Sleeve gastrectomy improves fertility and sperm health in diabetic rats by reducing weight and glucose levels.

## Contribution

The study demonstrates that sleeve gastrectomy can restore testosterone and sperm parameters in diabetic rats.

## Key findings

- Sleeve gastrectomy led to significant weight loss and improved glucose profiles in diabetic rats.
- Testosterone levels and sperm count improved significantly after the surgery.
- Testis tissue showed significant recovery following sleeve gastrectomy.

## Abstract

In people with diabetes, the effect of sleeve gastrectomy on impaired sperm parameters, hormonal profile, and testis tissue remains controversial to some extent.
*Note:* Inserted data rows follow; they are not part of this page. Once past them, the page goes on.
### config.mk
export PLATFORM = sky130hd
export DESIGN_NAME = branch_control_unit_flat
export DESIGN_NICKNAME = d
export VERILOG_FILES = /design/src/rtl/branch_control_unit_if.sv /design/src/rtl/branch_control_unit.sv /design/src/flat_wrapper.sv
export SDC_FILE = /design/constraint.sdc
export NUM_CORES = 1
export LEC_CHECK = 0
export ABC_CLOCK_PERIOD_IN_PS = 7700
export BUFFER_PORTS_ARGS = -buffer_cell sky130_fd_sc_hd__buf_2
export CAP_MARGIN = 20
export CORE_MARGIN = 5
export CORE_UTILIZATION = 50
export CTS_BUF_LIST = sky130_fd_sc_hd__clkbuf_8
export DETAILED_ROUTE_END_ITERATION = 10
export PLACE_DENSITY = 0.7
export SKIP_CTS_REPAIR_TIMING = 1
export SKIP_LAST_GASP = 1
export SYNTH_ARGS = -nofsm -noshare
export SYNTH_HDL_FRONTEND = slang
export SYNTH_SLANG_ARGS = --single-unit
### constraint.sdc
create_clock -name clk -period 7.7 [get_ports clk]
set_input_delay 1.155 -clock clk [delete_from_list [all_inputs] [get_ports clk]]
set_output_delay 1.155 -clock clk [all_outputs]
set_load 0.005 [all_outputs]
### src/rtl/branch_control_unit_if.sv
// Bundles the instruction/handshake signals of the branch control unit.
// The master side (fetch/DMA stage) drives the instruction fields and
// resume; the slave side (the unit itself) drives redirect and status.
interface branch_control_unit_if #(
  parameter int PC_WIDTH    = 16,
  parameter int DATA_WIDTH  = 32,
  parameter int STACK_DEPTH = 8
);
  localparam int CNT_W = $clog2(STACK_DEPTH) + 1;

  logic                  JMP_ENB;
  logic [4:0]            opcode;
  logic [DATA_WIDTH-1:0] f_register_value;
  logic [DATA_WIDTH-1:0] t_register_value;
  logic [PC_WIDTH-1:0]   immediate;
  logic [PC_WIDTH-1:0]   PC_pos;
  logic                  resume;

  logic                  ready;
  logic                  redirect_valid;
  logic [PC_WIDTH-1:0]   redirect_pc;
  logic                  JMP_flag;
  logic                  CALL_flag;
  logic                  RET_flag;
  logic                  halted;
  logic                  fault;
  logic                  stack_overflow;
  logic                  stack_underflow;
  logic [CNT_W-1:0]      stack_count;

  modport master (
    output JMP_ENB, opcode, f_register_value, t_register_value, immediate,
           PC_pos, resume,
    input  ready, redirect_valid, redirect_pc, JMP_flag, CALL_flag, RET_flag,
           halted, fault, stack_overflow, stack_underflow, stack_count
  );

  modport slave (
    input  JMP_ENB, opcode, f_register_value, t_register_value, immediate,
           PC_pos, resume,
    output ready, redirect_valid, redirect_pc, JMP_flag, CALL_flag, RET_flag,
           halted, fault, stack_overflow, stack_underflow, stack_count
  );
endinterface

### src/rtl/branch_control_unit.sv
// Branch control unit: resolves jumps, conditional/relative jumps,
// CALL/RET (through an internal return-address stack) and HALT into a
// registered PC redirect one cycle after acceptance. RUN/HALTED/FAULT
// state machine with resume handshake; FAULT is left only via reset.
// Optional feature macro: BCU_STACK_WRAP_EN makes the return-address
// stack circular (CALL on a full stack overwrites the oldest entry).
module branch_control_unit #(
  parameter int PC_WIDTH    = 16,
  parameter int DATA_WIDTH  = 32,
  parameter int STACK_DEPTH = 8
) (
  input logic                  clk,
  input logic                  reset,
  branch_control_unit_if.slave bus
);
  localparam int PTR_W = $clog2(STACK_DEPTH);
  localparam int CNT_W = PTR_W + 1;

`ifdef BCU_STACK_WRAP_EN
  localparam bit WRAP_EN = 1'b1;
`else
  localparam bit WRAP_EN = 1'b0;
`endif

  localparam logic [4:0] OP_JMP    = 5'b00001;
  localparam logic [4:0] OP_JMPC   = 5'b00101;
  localparam logic [4:0] OP_JMPI   = 5'b01001;
  localparam logic [4:0] OP_JMPFI  = 5'b01010;
  localparam logic [4:0] OP_JMPBI  = 5'b01011;
  localparam logic [4:0] OP_JMPCI  = 5'b01101;
  localparam logic [4:0] OP_JMPCFI = 5'b01110;
  localparam logic [4:0] OP_JMPCBI = 5'b01111;
  localparam logic [4:0] OP_CALL   = 5'b10000;
  localparam logic [4:0] OP_CALLI  = 5'b10001;
  localparam logic [4:0] OP_RET    = 5'b10010;
  localparam logic [4:0] OP_HALT   = 5'b11000;

  typedef enum logic [1:0] {ST_RUN, ST_HALTED, ST_FAULT} state_e;

  state_e              state_q, state_d;
  logic                ready_q, ready_d;
  logic                halted_q, halted_d;
  logic                fault_q, fault_d;
  logic                redirect_valid_q, redirect_valid_d;
  logic [PC_WIDTH-1:0] redirect_pc_q, redirect_pc_d;
  logic                jmp_flag_q, jmp_flag_d;
  logic                call_flag_q, call_flag_d;
  logic                ret_flag_q, ret_flag_d;
  logic                overflow_q, overflow_d;
  logic                underflow_q, underflow_d;
  logic [PTR_W-1:0]    ptr_q, ptr_d;
  logic [CNT_W-1:0]    count_q, count_d;
  logic [PC_WIDTH-1:0] stack_q [STACK_DEPTH];

  logic                push, pop;
  logic                full, empty, cond_taken;
  logic [PC_WIDTH-1:0] f_pc, jmp_tgt, top_pc, ret_addr;

  assign f_pc       = bus.f_register_value[PC_WIDTH-1:0];
  assign full       = (count_q == CNT_W'(STACK_DEPTH));
  assign empty      = (count_q == '0);
  assign cond_taken = |bus.t_register_value;
  assign top_pc     = stack_q[ptr_q - PTR_W'(1)];
  assign ret_addr   = bus.PC_pos + PC_WIDTH'(1);

  // Jump target shared by the unconditional and conditional forms:
  // bit 3 selects immediate forms, bits [1:0] pick absolute/forward/back.
  always_comb begin
    jmp_tgt = f_pc;
    if (bus.opcode[3]) begin
      unique case (bus.opcode[1:0])
        2'b10:   jmp_tgt = bus.PC_pos + bus.immediate;
        2'b11:   jmp_tgt = bus.PC_pos - bus.immediate;
        default: jmp_tgt = bus.immediate;
      endcase
    end
  end

  // Next-state, redirect and stack-pointer decision for the current cycle.
  // NOTE: combinational blocks use blocking assignments and give every
  // output a default first so no latch is inferred on untaken paths.
  always_comb begin
    state_d          = state_q;
    redirect_valid_d = 1'b0;
    redirect_pc_d    = redirect_pc_q;
    jmp_flag_d       = 1'b0;
    call_flag_d      = 1'b0;
    ret_flag_d       = 1'b0;
    overflow_d       = overflow_q;
    underflow_d      = underflow_q;
    push             = 1'b0;
    pop              = 1'b0;

    unique case (state_q)
      ST_RUN: begin
        if (bus.JMP_ENB) begin
          unique case (bus.opcode)
            OP_JMP, OP_JMPI, OP_JMPFI, OP_JMPBI: begin
              redirect_valid_d = 1'b1;
              jmp_flag_d       = 1'b1;
              redirect_pc_d    = jmp_tgt;
            end
            OP_JMPC, OP_JMPCI, OP_JMPCFI, OP_JMPCBI: begin
              if (cond_taken) begin
                redirect_valid_d = 1'b1;
                jmp_flag_d       = 1'b1;
                redirect_pc_d    = jmp_tgt;
              end
            end
            OP_CALL, OP_CALLI: begin
              if (full && !WRAP_EN) begin
                overflow_d = 1'b1;
                state_d    = ST_FAULT;
              end else begin
                push             = 1'b1;
                redirect_valid_d = 1'b1;
                call_flag_d      = 1'b1;
                redirect_pc_d    = (bus.opcode == OP_CALL) ? f_pc : bus.immediate;
              end
            end
            OP_RET: begin
              if (empty) begin
                underflow_d = 1'b1;
                state_d     = ST_FAULT;
              end else begin
                pop              = 1'b1;
                redirect_valid_d = 1'b1;
                ret_flag_d       = 1'b1;
                redirect_pc_d    = top_pc;
              end
            end
            OP_HALT: begin
              redirect_valid_d = 1'b1;
              jmp_flag_d       = 1'b1;
              redirect_pc_d    = bus.PC_pos;
              state_d          = ST_HALTED;
            end
            default: ;
          endcase
        end
      end
      ST_HALTED: if (bus.resume) state_d = ST_RUN;
      default: ;
    endcase

    // A wrapping push on a full stack overwrites the oldest slot, so the
    // pointer still advances but the occupancy stays at STACK_DEPTH.
    ptr_d   = ptr_q;
    count_d = count_q;
    if (push) begin
      ptr_d = ptr_q + PTR_W'(1);
      if (!full) count_d = count_q + CNT_W'(1);
    end else if (pop) begin
      ptr_d   = ptr_q - PTR_W'(1);
      count_d = count_q - CNT_W'(1);
    end

    ready_d  = (state_d == ST_RUN);
    halted_d = (state_d == ST_HALTED);
    fault_d  = (state_d == ST_FAULT);
  end

  // Control state, registered outputs and stack bookkeeping.
  // NOTE: sequential state uses non-blocking assignments only.
  always_ff @(posedge clk or posedge reset) begin
    if (reset) begin
      state_q          <= ST_RUN;
      ready_q          <= 1'b1;
      halted_q         <= 1'b0;
      fault_q          <= 1'b0;
      redirect_valid_q <= 1'b0;
      redirect_pc_q    <= '0;
      jmp_flag_q       <= 1'b0;
      call_flag_q      <= 1'b0;
      ret_flag_q       <= 1'b0;
      overflow_q       <= 1'b0;
      underflow_q      <= 1'b0;
      ptr_q            <= '0;
      count_q          <= '0;
    end else begin
      state_q          <= state_d;
      ready_q          <= ready_d;
      halted_q         <= halted_d;
      fault_q          <= fault_d;
      redirect_valid_q <= redirect_valid_d;
      redirect_pc_q    <= redirect_pc_d;
      jmp_flag_q       <= jmp_flag_d;
      call_flag_q      <= call_flag_d;
      ret_flag_q       <= ret_flag_d;
      overflow_q       <= overflow_d;
      underflow_q      <= underflow_d;
      ptr_q            <= ptr_d;
      count_q          <= count_d;
    end
  end

  // Return-address storage, written at the accepting edge of a CALL.
  // NOTE: the array is not reset; count_q/ptr_q define which entries are
  // live, so stale contents are never observed.
  always_ff @(posedge clk) begin
    if (push) stack_q[ptr_q] <= ret_addr;
  end

  generate
    if (DATA_WIDTH > PC_WIDTH) begin : g_f_upper
      logic unused_f_upper;
      assign unused_f_upper = ^bus.f_register_value[DATA_WIDTH-1:PC_WIDTH];
    end
  endgenerate

  assign bus.ready           = ready_q;
  assign bus.halted          = halted_q;
  assign bus.fault           = fault_q;
  assign bus.redirect_valid  = redirect_valid_q;
  assign bus.redirect_pc     = redirect_pc_q;
  assign bus.JMP_flag        = jmp_flag_q;
  assign bus.CALL_flag       = call_flag_q;
  assign bus.RET_flag        = ret_flag_q;
  assign bus.stack_overflow  = overflow_q;
  assign bus.stack_underflow = underflow_q;
  assign bus.stack_count     = count_q;
endmodule

### src/flat_wrapper.sv
// flat-port wrapper written by rule: the top's interface ports become plain ports
module branch_control_unit_flat 
#(
  parameter int PC_WIDTH    = 16,
  parameter int DATA_WIDTH  = 32,
  parameter int STACK_DEPTH = 8
)
  (clk, reset, bus_JMP_ENB, bus_opcode, bus_f_register_value, bus_t_register_value, bus_immediate, bus_PC_pos, bus_resume, bus_ready, bus_redirect_valid, bus_redirect_pc, bus_JMP_flag, bus_CALL_flag, bus_RET_flag, bus_halted, bus_fault, bus_stack_overflow, bus_stack_underflow, bus_stack_count);
  branch_control_unit_if #(.PC_WIDTH(PC_WIDTH), .DATA_WIDTH(DATA_WIDTH), .STACK_DEPTH(STACK_DEPTH)) bus_i ();
  input logic clk;
  input logic reset;
  input wire logic [$bits(bus_i.JMP_ENB)-1:0] bus_JMP_ENB;
  input wire logic [$bits(bus_i.opcode)-1:0] bus_opcode;
  input wire logic [$bits(bus_i.f_register_value)-1:0] bus_f_register_value;
  input wire logic [$bits(bus_i.t_register_value)-1:0] bus_t_register_value;
  input wire logic [$bits(bus_i.immediate)-1:0] bus_immediate;
  input wire logic [$bits(bus_i.PC_pos)-1:0] bus_PC_pos;
  input wire logic [$bits(bus_i.resume)-1:0] bus_resume;
  output wire logic [$bits(bus_i.ready)-1:0] bus_ready;
  output wire logic [$bits(bus_i.redirect_valid)-1:0] bus_redirect_valid;
  output wire logic [$bits(bus_i.redirect_pc)-1:0] bus_redirect_pc;
  output wire logic [$bits(bus_i.JMP_flag)-1:0] bus_JMP_flag;
  output wire logic [$bits(bus_i.CALL_flag)-1:0] bus_CALL_flag;
  output wire logic [$bits(bus_i.RET_flag)-1:0] bus_RET_flag;
  output wire logic [$bits(bus_i.halted)-1:0] bus_halted;
  output wire logic [$bits(bus_i.fault)-1:0] bus_fault;
  output wire logic [$bits(bus_i.stack_overflow)-1:0] bus_stack_overflow;
  output wire logic [$bits(bus_i.stack_underflow)-1:0] bus_stack_underflow;
  output wire logic [$bits(bus_i.stack_count)-1:0] bus_stack_count;
  assign bus_i.JMP_ENB = bus_JMP_ENB;
  assign bus_i.opcode = bus_opcode;
  assign bus_i.f_register_value = bus_f_register_value;
  assign bus_i.t_register_value = bus_t_register_value;
  assign bus_i.immediate = bus_immediate;
  assign bus_i.PC_pos = bus_PC_pos;
  assign bus_i.resume = bus_resume;
  assign bus_ready = bus_i.ready;
  assign bus_redirect_valid = bus_i.redirect_valid;
  assign bus_redirect_pc = bus_i.redirect_pc;
  assign bus_JMP_flag = bus_i.JMP_flag;
  assign bus_CALL_flag = bus_i.CALL_flag;
  assign bus_RET_flag = bus_i.RET_flag;
  assign bus_halted = bus_i.halted;
  assign bus_fault = bus_i.fault;
  assign bus_stack_overflow = bus_i.stack_overflow;
  assign bus_stack_underflow = bus_i.stack_underflow;
  assign bus_stack_count = bus_i.stack_count;
  branch_control_unit #(.PC_WIDTH(PC_WIDTH), .DATA_WIDTH(DATA_WIDTH), .STACK_DEPTH(STACK_DEPTH)) u_core (.clk(clk), .reset(reset), .bus(bus_i));
endmodule
==> results of run 1 <==
-- power groups by stage --
| stage | logic [mW] | clock network [mW] | registers [mW] |
|---|---|---|---|
| after floorplan | 0.713 | 0 | 1.10 |
| after global placement | 0.987 | 0 | 1.11 |
| after detailed placement | 1.02 | 0 | 1.11 |
| after CTS | 1.02 | 0.621 | 1.09 |
| after global routing | 1.10 | 0.659 | 1.10 |
| final | 1.01 | 0.610 | 1.09 |
-- flip-flops by register name, summed over array words and instances (netlist names), 2 cells and up --
name and flops:
u_core.state_q 2, u_core.bus.stack_count 4, u_core.stack_q 128, u_core.bus.redirect_pc 16
u_core.ptr_q 3
-- final timing paths --
kind / start / to / slack [ns] / depth (start not counted)
worst max-delay path: bus_opcode[0] / u_core.bus.redirect_pc[9] / 3.55 / 11
worst min-delay path: u_core.bus.stack_overflow / u_core.bus.stack_overflow / 0.47 / 1
worst max register to register: u_core.ptr_q[0] / u_core.bus.redirect_pc[15] / 3.98 / 10
worst min register to register: u_core.bus.stack_overflow / u_core.bus.stack_overflow / 0.47 / 1
max in group asynchronous: reset / u_core.ptr_q[0] / 6.52 / 3
min in group asynchronous: reset / u_core.bus.redirect_pc[5] / 0.80 / 3
-- cell families (layout without fill, tap and decap cells) --
logic type,after synthesis,after routing,share of synthesized area
AO/OA/AOI/OAI,160,160,0.126
XOR/XNOR,43,43,0.0433
adder cells (fa/ha/maj),23,23,0.0349
buffers and inverters,58,180,0.0314
flip-flops,162,162,0.540
multiplexers,60,60,0.117
AND/OR/NAND/NOR,182,182,0.106
-- critical path, stage by stage --
cell	delay [ns]
buf_2	0.55
and2_1	0.52
a31oi_1	0.12
xnor2_1	0.16
ha_1	0.23
a21oi_1	0.28
o21ai_1	0.28
or3_1	0.37
o211ai_1	0.33
o21ai_0	0.20
mux2_2	0.29
-- final cells by class --
type | instances | area share
clock buffers | 17 | 0.0237
repair buffers | 125 | 0.0653
flip-flops and latches | 162 | 0.475
inverters | 24 | 0.00911
clock inverters | 14 | 0.0152
well taps | 225 | 0.0285
multi-input cells | 468 | 0.383
-- placed cells by master, fill, tap and decap left out, drive strengths merged, types with 8 or more instances in the layout --
master	instances
nor3	17
ha	21
o21ai	25
buf	125
mux2	13
xor2	8
inv	33
o211ai	9
nor4	9
nand3	12
xnor2	35
edfxtp	128
a31oi	18
clkbuf	17
dfrtp	33
nand2	55
nor2	41
nand2b	9
mux4	32
mux2i	15
a21oi	40
-- routing by layer --
metal  up-vias  part of all wire
li1       2893                 -
met1      3127              0.42
met2       239              0.49
met3        30             0.068
met4         0             0.016
met5         -                 0
-- cells in the mapped netlist, types with 15 or more instances --
library cell,instances,share of area
xnor2_1,35,0.035
ha_1,21,0.030
a31oi_1,18,0.013
dfrtp_1,33,0.095
a21oi_1,38,0.022
nor2_1,41,0.018
mux4_2,32,0.083
edfxtp_1,128,0.44
nor3_1,16,0.0092
nand2_1,54,0.023
inv_1,24,0.010
o21ai_0,23,0.013
mux2i_1,15,0.017
==> flow_metrics.tcl, run 1 <==
set metrics [dict create \
    power_frac_comb 0.371 \
    switching_share 0.354 \
    fin_tns_setup_ns 0 \
    grt_use_total 0.231 \
    area_delta_synth_final_pct 13.8 \
    dp_worst_setup_slack_ns 3.17 \
    avgViaCountPerCell 6.08 \
    worstMarginPinSlew_ns 1.11 \
    vias 6289 \
    antenna_left 0 \
    critical_path_peak_fanout 28 \
    grt_use_met2 0.390 \
    ys_seq_area_frac 0.540 \
    synth_cells 688 \
    synthFlopType "edfxtp_1" \
    start_util 0.506 \
    grt_pass1_vias 6280 \
    post_drt_wl_per_cell_um 22.3 \
    cts_tree "yes" \
    path_class "in -> reg" \
    syn_avg_cell_area_um2 12.6 \
    p_sw_mw 0.957 \
    io-pin-count 134 \
    post-route-util 0.575 \
    top_usage_layer "met2" \
    grt_first_pass_wirelength_um 35600 \
    synth_nets 816 \
    fp-row-count 48 \
    finalWeightedCongestion 0.919 \
    multi_input_area_um2 3790 \
    final_nets 926 \
    syn_area_um2 8690 \
    grt_use_met3 0.0428 \
    dr.pass1.iters 9 \
    clkLatencyLatePin_ns 0.46 \
    fin_skew_ns 0.0164 \
    min_path_type "reg -> reg" \
    place.detailed.hpwl_um 16000 \
    finalHoldViolations 0 \
    maxSlewHeadroom 0.258 \
    ir_worst_vdd_uv 153 \
    synth_seq_cells 162 \
    slew_violations 0 \
    cts_max_path_buffers 2 \
    worstPathRequired_ns 8.06 \
    drt_drc_violations_left 0 \
    seq_power_share 0.403 \
    fin_cells 1035 \
    critPathArrivalTime_ns 4.50 \
    cellLeakagePower_nw 3.68 \
    root_buffer "clkbuf_8" \
    globalRouteMet1Util 0.310 \
    synth_edf_count 128 \
    powerDensity_nw_per_um2 274 \
    die-area_um2 20100 \
    die_w_um 142 \
    holdWs_ns 0.471 \
    drt_iter0_markers 563 \
    place_inst 1004 \
    drive_gt1_frac 0.275 \
    yosysWarnings 0 \
    async_flop_share 0.210 \
    grt_max_degree 40 \
    antenna_found_initial 0 \
    fin_ws_ns 3.55 \
    fmaxAchievable_ghz 0.241 \
    numCtsBuffers 17 \
    post-route-period-util 0.539 \
    status "completed" \
    fin_area_um2 9880 \
    synthDistinctLibCells 77 \
    grt_overflow 0 \
    finalSetupViolCount 0 \
    clk_pin_slew_ns 0.10 \
    power_frac_clock 0.225 \
    place_area_um2 9500 \
    min_period_ns 4.15 \
    p_int_mw 1.75 \
    n_fill_cell 1407 \
    startpoint_type "input pin" \
    clock_sinks 162 \
    rsz0062_at_grt "false" \
    total_power_mw 2.71 \
    endpoint_kind "flop" \
    seqCellArea_um2 4700 \
    diodes 0 \
    cap_violations 0 \
    core_um2 17200 \
    htreeDepth 4 \
    portBuffers 117 \
    routed_wl_um 23100 \
    die_y_um 142 \
]
No activity file was read; power rests on OpenSTA's default activity.
==> inputs of run 2 (changes only) <==
--- a/config.mk
+++ b/config.mk
@@ -5,7 +5,7 @@
 export SDC_FILE = /design/constraint.sdc
 export NUM_CORES = 1
 export LEC_CHECK = 0
-export ABC_CLOCK_PERIOD_IN_PS = 7700
+export ABC_CLOCK_PERIOD_IN_PS = 4170
 export BUFFER_PORTS_ARGS = -buffer_cell sky130_fd_sc_hd__buf_2
 export CAP_MARGIN = 20
 export CORE_MARGIN = 5
==> constraint.sdc (replaced) <==
create_clock -name clk -period 4.17 [get_ports clk]
set_input_delay 0.6255 -clock clk [delete_from_list [all_inputs] [get_ports clk]]
set_output_delay 0.6255 -clock clk [all_outputs]
set_load 0.005 [all_outputs]
==> run 2 against run 1 <==
Effect of this change:
- cell area rose by 0.82%
- hold slack got worse by 0.21 ns
- largest power group unchanged
- sequential power rose by 84%
- critical endpoint is now u_core.bus.redirect_pc[12]
- register-to-register slack got worse by 2.4 ns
This study aimed to investigate the effects of sleeve gastrectomy on the hormonal profile, sperm parameters, and testis tissue in infertile rats with type II diabetes mellitus (TIIDM). This study included 32 rats with TIIDM with or without sleeve gastrectomy. All the rats underwent sperm, testis tissue, and serum hormone profile analyses before and 8 weeks after surgery.

There was a significant correlation between weight loss after sleeve gastrectomy and a decrease in glucose profile (p < 0.05). In the hormonal profile, testosterone improved significantly after 8 weeks following sleeve gastrectomy. There was a significant increase in sperm count (p < 0.05) and improved sperm morphology during the follow-up after sleeve gastrectomy. The analysis also showed significant changes in testis tissue after surgery.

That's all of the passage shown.